Il web marketing e le emozioni

Le sensazioni precedono il pensiero: la sorpresa, la paura, la rabbia e tutte le sfumature che l’animo umano può incontrare condizionano il ragionamento razionale. Nell’ottica del web marketing esse possono essere sfruttate. La ruota di Plutchick individua quattro emozioni principali, ovvero gioia, tristezza, paura e rabbia e quattro più sfumate, cioè fiducia, sorpresa, disgusto e aspettative.Le prime sono le più significative se l’obiettivo convincere gli utenti all’aquisto attraverso messaggi online.

(31 marzo - ruota_emozioni)Winnicot, ad esempio, famoso psicanalista sostiene che la felicità aumenta se condivisa. Questa emozione può essere utilizzata come driver per la condivisione sui social e per incrementare le visite sul sito o blog. La tristezza, che si trova sul lato opposto della ruota, è altrettanto potente in quanto uno scenario che comporta una sensazione del genere porta il cervello a produrre cortisolo e ossitocina, dove il primo è responsabile dello stress a cui la persona è sottoposta, mentre la seconda alimenta l’empatia. Secondo Paul Zak se i livelli di ossitocina sono più elevati, le persone sono più propense a partecipare a campagne solidaristiche. La fiducia, la credibilità e la generosità, infatti, sono influenzate in positivo.

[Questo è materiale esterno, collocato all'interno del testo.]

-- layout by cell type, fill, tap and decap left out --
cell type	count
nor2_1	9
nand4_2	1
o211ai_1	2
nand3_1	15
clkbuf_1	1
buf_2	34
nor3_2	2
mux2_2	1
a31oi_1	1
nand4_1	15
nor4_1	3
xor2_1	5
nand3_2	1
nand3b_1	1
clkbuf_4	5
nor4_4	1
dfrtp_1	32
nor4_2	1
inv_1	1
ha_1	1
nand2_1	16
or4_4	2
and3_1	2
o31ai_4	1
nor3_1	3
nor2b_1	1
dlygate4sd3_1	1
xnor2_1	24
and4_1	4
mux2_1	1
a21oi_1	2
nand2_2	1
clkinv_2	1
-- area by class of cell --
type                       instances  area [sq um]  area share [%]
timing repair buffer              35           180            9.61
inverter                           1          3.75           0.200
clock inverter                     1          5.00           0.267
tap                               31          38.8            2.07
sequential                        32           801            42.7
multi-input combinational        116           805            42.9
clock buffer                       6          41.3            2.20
[config.mk]
export PLATFORM = sky130hd
export DESIGN_NAME = sst_ctrl
export DESIGN_NICKNAME = d
export VERILOG_FILES = /design/src/hdl/sst_pkg.sv /design/src/hdl/sst_ctrl.sv
export SDC_FILE = /design/constraint.sdc
export NUM_CORES = 1
export LEC_CHECK = 0
export ABC_AREA = 1
export BUFFER_PORTS_ARGS = -buffer_cell sky130_fd_sc_hd__buf_2
export CORE_MARGIN = 10
export CORE_UTILIZATION = 40
export DETAILED_ROUTE_END_ITERATION = 7
export PLACE_DENSITY = 0.65
export SKIP_CTS_REPAIR_TIMING = 1
export SKIP_LAST_GASP = 1
export SLEW_MARGIN = 20
export SYNTH_ARGS = -nofsm -noshare
export SYNTH_HDL_FRONTEND = slang
export SYNTH_SLANG_ARGS = --single-unit
[constraint.sdc]
create_clock -name clk -period 1.4 [get_ports clk]
set_clock_uncertainty 0.1 [all_clocks]
set_input_delay 0.28 -clock clk [delete_from_list [all_inputs] [get_ports clk]]
set_output_delay 0.28 -clock clk [all_outputs]
set_load 0.03 [all_outputs]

(1 aprile - web-marketing)Fin qui è di facile comprensione la funzione che può svolgere il marketing, ma come si può pensare che la paura  sia un punto di forza in questo senso? La ricercatrice Lea Dunn ritiene che se questa emozione è troppo marcata si tende a  cercare conforto persino in un brand commerciale in assenza di altre persone a cui chiedere supporto. La sensazione di paura è spiacevole, ma fin dall’età primitiva è stata utile all’uomo perchè determina la fuga davanti a un potenziale pericolo. Infine, la rabbia polarizza determinate posizioni e le il proprio parere viene divulgato con la forza, raggiungendo molti individui grazie al passaparola.
Il web marketing insomma non deve prestare attenzione solo al prodotto in sè, ma anche alle emozioni che vuole suscitare negli utenti perchè le persone prima sono colpite in qualche modo dagli stimoli che ricevono, poi agiscono.